╭──
`src/rtl/pbg_pkg.sv`:
```
package pbg_pkg;
  localparam int unsigned AW    = 8;
  localparam int unsigned DW    = 16;
  localparam int unsigned SRC_N = 7;
  localparam int unsigned IEN_W = 8;
  localparam int unsigned EXT_N = SRC_N - 1;

  localparam logic [AW-1:0] A_COUNT = 8'h0C;
  localparam logic [AW-1:0] A_IVL   = 8'h10;
  localparam logic [AW-1:0] A_IEN   = 8'h14;
  localparam logic [AW-1:0] A_PEND  = 8'h18;
  localparam logic [AW-1:0] A_CLR   = 8'h1C;

  // source index 0 is the burst-done event; 1..6 are external strobes
  localparam int unsigned SRC_BURST = 0;
endpackage

```
`src/rtl/tick_prescaler.sv`:
```
module tick_prescaler #(
  parameter int unsigned DIV = 121
) (
  input  logic clk,
  input  logic rst_n,
  input  logic run_i,
  input  logic restart_i,
  output logic tick_o
);
  localparam int unsigned CW = (DIV > 1) ? $clog2(DIV) : 1;
  localparam logic [CW-1:0] LAST = CW'(DIV - 1);

  generate
    if (DIV > 1) begin : g_div
      logic [CW-1:0] cnt_q;
      always_ff @(posedge clk) begin
        if (!rst_n || restart_i || !run_i) cnt_q <= '0;
        else if (cnt_q == LAST)            cnt_q <= '0;
        else                               cnt_q <= cnt_q + 1'b1;
      end
      assign tick_o = run_i && (cnt_q == LAST);


      tick_gap_chk: assert property (@(posedge clk) disable iff (!rst_n)
        tick_o |=> !tick_o);
    end else begin : g_pass
      assign tick_o = run_i;
    end
  endgenerate
endmodule

```
`src/rtl/burst_sequencer.sv`:
```
module burst_sequencer #(
  parameter int unsigned CNT_W = 16,
  parameter int unsigned IVL_W = 16
) (
  input  logic             clk,
  input  logic             rst_n,
  input  logic             start_i,
  input  logic [CNT_W-1:0] count_i,
  input  logic [IVL_W-1:0] ivl_i,
  input  logic             tick_i,
  output logic             active_o,
  output logic             pulse_o,
  output logic             done_o
);
  localparam logic [CNT_W-1:0] ONE_C = CNT_W'(1);
  localparam logic [IVL_W-1:0] ONE_I = IVL_W'(1);

  logic             active_q, pulse_q, done_q;
  logic [CNT_W-1:0] left_q;
  logic [IVL_W-1:0] tkc_q;
  logic [IVL_W-1:0] ivl_eff;
  logic             slot_end;

  assign ivl_eff  = (ivl_i == '0) ? ONE_I : ivl_i;
  assign slot_end = ({1'b0, tkc_q} + {{IVL_W{1'b0}}, 1'b1}) >= {1'b0, ivl_eff};

  always_ff @(posedge clk) begin
    if (!rst_n) begin
      active_q <= 1'b0;
      pulse_q  <= 1'b0;
      done_q   <= 1'b0;
      left_q   <= '0;
      tkc_q    <= '0;
    end else if (start_i) begin
      active_q <= (count_i != '0);
      left_q   <= count_i;
      tkc_q    <= '0;
      pulse_q  <= 1'b0;
      done_q   <= 1'b0;
    end else if (active_q && tick_i) begin
      if (slot_end) begin
        tkc_q   <= '0;
        pulse_q <= 1'b1;
        left_q  <= left_q - ONE_C;
        if (left_q == ONE_C) begin
          active_q <= 1'b0;
          done_q   <= 1'b1;
        end else begin
          done_q   <= 1'b0;
        end
      end else begin
        tkc_q   <= tkc_q + ONE_I;
        pulse_q <= 1'b0;
        done_q  <= 1'b0;
      end
    end else begin
      pulse_q <= 1'b0;
      done_q  <= 1'b0;
    end
  end

  assign active_o = active_q;
  assign pulse_o  = pulse_q;
  assign done_o   = done_q;


  pulse_src_chk: assert property (@(posedge clk) disable iff (!rst_n)
    pulse_q |-> $past(tick_i));

  left_nonzero_chk: assert property (@(posedge clk) disable iff (!rst_n)
    active_q |-> (left_q != '0));

  end_cause_chk: assert property (@(posedge clk) disable iff (!rst_n)
    $fell(active_q) |-> (pulse_q || $past(start_i)));
endmodule

```
`src/rtl/irq_pending.sv`:
```
module irq_pending #(
  parameter int unsigned N = 7
) (
  input  logic         clk,
  input  logic         rst_n,
  input  logic [N-1:0] set_i,
  input  logic [N-1:0] clr_i,
  output logic [N-1:0] pend_o
);
  logic [N-1:0] pend_q;

  always_ff @(posedge clk) begin
    if (!rst_n) pend_q <= '0;
    else        pend_q <= (pend_q & ~clr_i) | set_i;
  end

  assign pend_o = pend_q;


  set_keep_chk: assert property (@(posedge clk) disable iff (!rst_n)
    (|set_i) |=> ((pend_q & $past(set_i)) == $past(set_i)));

  clr_drop_chk: assert property (@(posedge clk) disable iff (!rst_n)
    (|(clr_i & ~set_i)) |=> ((pend_q & $past(clr_i & ~set_i)) == '0));

  no_phantom_chk: assert property (@(posedge clk) disable iff (!rst_n)
    ((pend_q & ~$past(pend_q) & ~$past(set_i)) == '0));
endmodule

```
`src/rtl/pulse_burst_irq.sv`:
```
module pulse_burst_irq
  import pbg_pkg::*;
#(
  parameter int unsigned CLK_PER_TICK = 121,
  parameter int unsigned DEF_COUNT    = 256,
  parameter int unsigned DEF_IVL      = 5156
) (
  input  logic          clk,
  input  logic          rst_n,
  input  logic          reg_wr,
  input  logic [AW-1:0] reg_addr,
  input  logic [DW-1:0] reg_wdata,
  output logic [DW-1:0] reg_rdata,
  input  logic [EXT_N-1:0] ext_evt,
  output logic          sample_pulse,
  output logic          burst_active,
  output logic          irq
);
  logic [DW-1:0]    count_q, ivl_q;
  logic [IEN_W-1:0] ien_q;
  logic [SRC_N-1:0] pend, set_v, clr_v;
  logic             start, tick, done;

  assign start = reg_wr && (reg_addr == A_COUNT);

  always_ff @(posedge clk) begin
    if (!rst_n) begin
      count_q <= DW'(DEF_COUNT);
      ivl_q   <= DW'(DEF_IVL);
      ien_q   <= '0;
    end else if (reg_wr) begin
      case (reg_addr)
        A_COUNT: count_q <= reg_wdata;
        A_IVL:   ivl_q   <= reg_wdata;
        A_IEN:   ien_q   <= reg_wdata[IEN_W-1:0];
        default: ;
      endcase
    end
  end

  tick_prescaler #(.DIV(CLK_PER_TICK)) u_presc (
    .clk(clk), .rst_n(rst_n), .run_i(burst_active),
    .restart_i(start), .tick_o(tick)
  );

  burst_sequencer #(.CNT_W(DW), .IVL_W(DW)) u_seq (
    .clk(clk), .rst_n(rst_n), .start_i(start), .count_i(reg_wdata),
    .ivl_i(ivl_q), .tick_i(tick), .active_o(burst_active),
    .pulse_o(sample_pulse), .done_o(done)
  );

  assign set_v = {ext_evt, done};
  assign clr_v = (reg_wr && reg_addr == A_CLR) ? reg_wdata[SRC_N-1:0] : '0;

  irq_pending #(.N(SRC_N)) u_pend (
    .clk(clk), .rst_n(rst_n), .set_i(set_v), .clr_i(clr_v), .pend_o(pend)
  );

  assign irq = |(pend & ien_q[SRC_N-1:0]);

  always_comb begin
    case (reg_addr)
      A_COUNT: reg_rdata = count_q;
      A_IVL:   reg_rdata = ivl_q;
      A_IEN:   reg_rdata = {{(DW-IEN_W){1'b0}}, ien_q};
      A_PEND:  reg_rdata = {{(DW-SRC_N){1'b0}}, pend};
      default: reg_rdata = '0;
    endcase
  end


  rise_cause_chk: assert property (@(posedge clk) disable iff (!rst_n)
    $rose(burst_active) |-> $past(start));

  done_bit_chk: assert property (@(posedge clk) disable iff (!rst_n)
    done |=> pend[SRC_BURST]);
endmodule

```
`config.mk`:
```
export PLATFORM = sky130hd
export DESIGN_NAME = pulse_burst_irq
export DESIGN_NICKNAME = d
export VERILOG_FILES = /design/src/rtl/pbg_pkg.sv /design/src/rtl/tick_prescaler.sv /design/src/rtl/burst_sequencer.sv /design/src/rtl/irq_pending.sv /design/src/rtl/pulse_burst_irq.sv
export SDC_FILE = /design/constraint.sdc
export NUM_CORES = 1
export LEC_CHECK = 0
export BUFFER_PORTS_ARGS = -buffer_cell sky130_fd_sc_hd__buf_4
export CORE_MARGIN = 4
export CORE_UTILIZATION = 59
export CTS_BUF_LIST = sky130_fd_sc_hd__clkbuf_16
export CTS_CLUSTER_SIZE = 16
export DETAILED_ROUTE_END_ITERATION = 16
export PLACE_DENSITY_LB_ADDON = 0.15
export SETUP_SLACK_MARGIN = 0.5
export SYNTH_ARGS = -nofsm -noshare
export SYNTH_HDL_FRONTEND = slang
export SYNTH_SLANG_ARGS = --single-unit
```
`constraint.sdc`:
```
create_clock -name clk -period 4.4 [get_ports clk]
set_clock_uncertainty 0.2 [all_clocks]
set_input_delay 0.66 -clock clk [delete_from_list [all_inputs] [get_ports clk]]
set_output_delay 0.66 -clock clk [all_outputs]
set_load 0.01 [all_outputs]
```
==> metrics, run 1 <==
area of the mapped netlist=0.00465 mm²; Post-synth top flop=dfxtp_1; Core Util, Final=0.717; clk root buf=clkbuf_16; Core Area=0.00769 mm²; initial antenna violation count=0; GPL Wtd Cong=0.954; synth top area cells=dfxtp_1, nand2_1, a21oi_1; TritonCTS clock tree=built; count of antenna-violating nets left after detailed routing=0; class of the worst hold path=flop to flop; synthesis-to-layout area growth=18.5%; Crit. End Element=flop; number of max-cap violations=0; TritonCTS Buffers=9; IO Pins=52; Distinct cells, synth=55; Initial Util=0.605; vias in the first global route=4365; DR iter-0 viols=496; post-DR wirelength/cell=17.9 µm; Die Y=96.8 µm; CTS clk-pin slew, worst paths=0.07 ns; most numerous cell in the Yosys netlist=nand2_1; # rows=32; uppermost layer routed=met4; list of most frequent post-synthesis cells=nand2_1, dfxtp_1, a21oi_1, nand3_1, nor2_1; crit start category=flop; minimum clock period=3.73 ns; Port Buf Inserts=51; Pint=1230 µW; Synth Register Bits=89; Max Slew Vio Count=0; DP Area=0.00514 mm²; synth warn=0; # hold bufs at CTS=0; EDFF count, synth=0; layout cells sized above 1=0.172; final setup vio count=0; leakage power=0.00207 µW; RSZ-0062 raised after global routing=false; ANT cells=0; WP data required=4.48 ns; CP Max Fanout=10; critical path arrival=3.81 ns; grt ovf=0; Die Wd=96.8 µm; CTS HTree Levels=3; All-Layer GR Usage=0.282; largest net degree at the start of global routing=48; Yosys top cell area share=0.383; Cells after Synth=591; async set-reset flop share out of synthesis=0; combinational share of power=0.048; Period Utilization, post-route=0.848; Crit Path Class=flop to flop; first-pass GRT wire length=21900 µm; status=complete, no violations; Final Hold Vio Count=0; Layout fillers=660; Die ar.=0.00937 mm²; sequential share of power=0.504; Synth area leader=dfxtp_1; clock network power share=0.448; sequential area share after synthesis=0.383; vias after detailed routing=4688; CTS Buffer Depth=2; DRC viols=0; Final nets=689; DR pass1 iterations=5; syn nets=645; slew margin rel.=0.335; Clock Sink Count=89; Max VDD drop=0.000226 V; DP HPWL=9190 µm; actual transition at the worst max-transition pin=0.995 ns; WL final=13300 µm; Setup TNS=0 ns; Hold WS=0.259 ns; clk_lat worst skew=0.35 ns; met2 wire len=6450 µm; met1 WL=5580 µm; Mean Syn Cell Area=7.87 µm²; fin area=0.00551 mm²; Pwr Density=294 mW/mm²; switching pwr=390 µW; vias per inst=6.32; DR WL met3=1050 µm; Sw Share=0.241; Fmax=268 MHz
power by group through the flow:
stage	clock (µW)	sequential [µW]	combinational, µW
2_1_floorplan	0	833	32.7
3_3_place_gp	0	835	75.2
3_5_place_dp	0	835	76.3
4_1_cts	732	816	76.7
5_1_grt	766	816	84.7
6_report	726	816	78.0
critical path, stage by stage, from the launching register on:
cell and delay, ns:
dfxtp_4 0.38, ha_4 0.16, nand3_2 0.13, nor3_1 0.24, buf_4 0.17, nand3_1 0.09
xnor2_1 0.18, ha_1 0.32, nand4_1 0.15, nor4_1 0.28, o21ai_0 0.13, nand3_1 0.15
o21ai_4 0.12, buf_6 0.19, or4_2 0.60, a31oi_1 0.16
metrics by stage:
step                worst slack [ns]  total power, µW  cells
floorplan                      0.525              866    591
global placement               0.378              910    725
detailed placement             0.280              911    725
CTS                            0.508             1630    741
global route                   0.475             1670    742
finish                         0.667             1620    742
sequential cells by signal, indices dropped and copies added (netlist names):
name	count
count_q	16
ivl_q	16
u_seq.left_q	16
u_seq.tkc_q	16
ien_q	8
u_pend.pend_o	7
u_presc.g_div.cnt_q	7
u_seq.active_o	1
u_seq.done_o	1
u_seq.pulse_o	1
cell usage in the layout (no fill, tap or decap), drive strengths merged, types with 4 or more instances in the layout:
master  instances
a31oi           8
dfxtp          89
nand2         102
ha             21
o21ai          27
a22oi           5
buf            63
or4             9
o31ai           7
xor2           10
nand3b          4
inv            25
xnor2          15
or2             4
or3             5
nor2           36
nand4           6
a22o            8
and3            4
a222oi          8
nand3          48
nor3           15
nor4           10
clkbuf          9
a21oi          62
final cells by class:
type                    instances  area (µm²)  area share
well taps                     102         128      0.0232
clock buffers                   9         225      0.0409
multi-input cells             450        2750       0.500
repair buffers                 63         477      0.0865
inverters                      22        82.6      0.0150
clock inverters                 7        56.3      0.0102
flip-flops and latches         89        1790       0.325
per-layer routing:
layer  up-vias  track usage
li1       2221            -
met1      2217        0.371
met2       228        0.463
met3        22       0.0642
met4         0       0.0842
met5         -            0
kinds of logic (layout without fill, tap and decap cells):
logic type                 Yosys count  after routing  synth area share
DFF                                 89             89             0.383
adders and majority gates           21             21            0.0565
and+or+nand+nor                    256            256             0.267
buffers and inverters               52            101            0.0420
AOI/OAI and AO/OA                  145            145             0.198
xor gates and xnor gates            25             25            0.0471
muxes                                3              3           0.00646
what timing repair did:
item / CTS / global route
pin swaps: 1 / 4
setup buffers: 0 / 1
resized for setup: 6 / 13
endpoints found under the setup margin: 13 / 23
final timing paths:
kind | startpoint | to | slack [ns] | cells after the start
max reg2reg | u_seq.tkc_q[0]$_SDFFE_PP0P_ | u_seq.left_q[5]$_SDFFE_PN0P_ | 0.67 | 15
min reg2reg | count_q[15]$_SDFFE_PN0P_ | count_q[15]$_SDFFE_PN0P_ | 0.26 | 2
max | u_seq.tkc_q[0]$_SDFFE_PP0P_ | u_seq.left_q[5]$_SDFFE_PN0P_ | 0.67 | 15
min | count_q[15]$_SDFFE_PN0P_ | count_q[15]$_SDFFE_PN0P_ | 0.26 | 2
(Power assumes the default switching activity.)
==> inputs of run 2 (changes only) <==
--- a/config.mk
+++ b/config.mk
@@ -7,7 +7,7 @@
 export LEC_CHECK = 0
 export BUFFER_PORTS_ARGS = -buffer_cell sky130_fd_sc_hd__buf_4
 export CORE_MARGIN = 4
-export CORE_UTILIZATION = 59
+export CORE_UTILIZATION = 53
 export CTS_BUF_LIST = sky130_fd_sc_hd__clkbuf_16
 export CTS_CLUSTER_SIZE = 16
 export DETAILED_ROUTE_END_ITERATION = 16
==> constraint.sdc (replaced) <==
create_clock -name clk -period 3.13 [get_ports clk]
set_clock_uncertainty 0.2 [all_clocks]
set_input_delay 0.4695 -clock clk [delete_from_list [all_inputs] [get_ports clk]]
set_output_delay 0.4695 -clock clk [all_outputs]
set_load 0.01 [all_outputs]
==> run 2 against run 1 <==
The run now ends with setup timing left. Register-to-register slack got worse by 1.1 ns. Hold slack worse by 0.12 ns. Sequential cell count is the same. Final area is 15% higher. Critical path type unchanged. Largest cell class unchanged.
==> metrics, run 2 (same netlist as run 1, synthesis figures left out) <==
status=complete, but fails checks; failing checks=setup timing; crit-path cells=ha_4, nand3_4, or3_4, nor2_4, nand3_2, xnor2_2, ha_4, buf_4, nand3_2, a311oi_4, buf_6, o21ai_4, or4_4, a311oi_2; final setup vio count=35; DR WL met3=1120 µm; crit start category=flop; clk root buf=clkbuf_16; first-pass GRT wire length=23400 µm; uppermost layer routed=met4; Fmax=284 MHz; reg2reg end=u_seq.left_q[8]$_SDFFE_PN0P_; Total Power=2450 µW; commonest non-fill, non-tap cells in the layout=buf_4, nand2_1, dfxtp_1; DR pass1 iterations=7; Die ar.=0.0103 mm²; Port Buf Inserts=51; CP Max Fanout=7; WL final=15000 µm; number of max-cap violations=0; Place WS=-0.375 ns; DRC viols=0; vias per inst=6.27; CP max-delay cell=or4_4; Die Y=102 µm; crit path from=u_seq.tkc_q[1]$_SDFFE_PP0P_; vias after detailed routing=5044; Crit. End Element=flop; vias in the first global route=4738; fin area=0.00631 mm²; WP data required=3.18 ns; largest net degree at the start of global routing=48; Period Utilization, post-route=1.13; minimum clock period=3.52 ns; CTS clk-pin slew, worst paths=0.07 ns; Core Area=0.00838 mm²; Die Wd=102 µm; slew margin rel.=0.527; # rows=33; ANT cells=0; initial antenna violation count=0; class of the worst hold path=input port to flop; synthesis-to-layout area growth=35.8%; CP peak stage delay=0.55 ns; IO Pins=52; DR iter-0 viols=558; All-Layer GR Usage=0.287; count of antenna-violating nets left after detailed routing=0; Clock Sink Count=89; grt ovf=0; critical path arrival=3.57 ns; RSZ-0062 raised after global routing=true; CTS HTree Levels=3; Initial Util=0.555; clk_lat worst skew=0.34 ns; R2R depth=14; Final Hold Vio Count=0; Setup TNS=-8.37 ns; actual transition at the worst max-transition pin=0.708 ns; Final nets=749; source of the worst hold timing path=ext_evt[5]; CP Capture Point=u_seq.left_q[8]$_SDFFE_PN0P_; met2 wire len=7160 µm; layout cells sized above 1=0.284; DP Area=0.00568 mm²; Crit Path Class=flop to flop; Max VDD drop=0.000359 V; leakage power=0.00248 µW; DP HPWL=10000 µm; met1 WL=6250 µm; TritonCTS clock tree=built; GPL Wtd Cong=0.986; commonest non-fill, non-tap cell in the layout=buf_4; Max Slew Vio Count=0; post-DR wirelength/cell=18.6 µm; Hold WS=0.137 ns; R2R Setup Slk=-0.39 ns; final critical-path setup slack=-0.391 ns; TritonCTS Buffers=9; CTS Buffer Depth=2; Pwr Density=389 mW/mm²; RR Startpoint=u_seq.tkc_q[1]$_SDFFE_PP0P_
[run 2: cell count changes in the layout (fill, tap and decap cells not counted), moves of 3 or more]
cell / change
nand3_1: -5
buf_6: +8
buf_4: +50
o21ai_0: -4
or4_4: +3
nand3_4: +3
or4_2: -3
[run 2: routing by layer]
| metal | track usage | up-vias |
|---|---|---|
| li1 | - | 2349 |
| met2 | 0.467 | 227 |
| met5 | 0 | - |
| met4 | 0.125 | 0 |
| met3 | 0.0337 | 31 |
| met1 | 0.385 | 2437 |
[run 2: worst min-delay path by stage]
stage | cells after the start | endpoint | slack [ns]
6_report | 3 | u_pend.pend_o[6]$_SDFF_PN0_ | 0.14
5_1_grt | 3 | u_pend.pend_o[2]$_SDFF_PN0_ | 0.15
4_1_cts | 3 | u_pend.pend_o[2]$_SDFF_PN0_ | 0.13
3_5_place_dp | 2 | u_pend.pend_o[0]$_SDFF_PN0_ | 0.25
3_3_place_gp | 2 | u_pend.pend_o[0]$_SDFF_PN0_ | 0.23
2_1_floorplan | 2 | u_pend.pend_o[0]$_SDFF_PN0_ | 0.21
[run 2: per-stage QoR]
stage               std cells  utilization
floorplan                 591            -
global placement          775        0.677
detailed placement        775        0.677
CTS                       797        0.732
global route              805        0.753
finish                    805        0.753
[run 2: final cells by class]
class,count,area [µm²]
tap,105,131
multi-input combinational,451,3020
clock buffer,9,225
inverter,22,82.6
sequential,89,1790
timing repair buffer,122,962
fill,621,2070
clock inverter,7,101
[run 2: power by group]
part | leakage, µW | switching [µW] | internal, µW
clock | 0.000164 | 475 | 710
combinational | 0.00159 | 73.1 | 50.3
sequential | 0.000722 | 8.47 | 1140
total | 0.00248 | 556 | 1900
[run 2: worst max-delay path: cells and delay by family, from the launching register on]
family / cells / cell delay [ns]
XOR/XNOR: 1 / 0.18
adder cells (fa/ha/maj): 2 / 0.44
flip-flops: 1 / 0.36
AO/OA/AOI/OAI: 3 / 0.57
buffers and inverters: 2 / 0.27
AND/OR/NAND/NOR: 6 / 1.41
[run 2: repair_timing]
action,in CTS,in global routing
hold buffers,0,0
pin swaps,21,27
cloned,2,0
gates resized for setup,22,25
buffers inserted,4,8
endpoints found under the setup margin,35,46
endpoints found under the hold margin,0,0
╰──
**TASK DETAILS:**
Copy each line above where the string "under" occurs.

**RESPONSE TO THE TASK:**
endpoints found under the setup margin: 13 / 23
endpoints found under the setup margin,35,46
endpoints found under the hold margin,0,0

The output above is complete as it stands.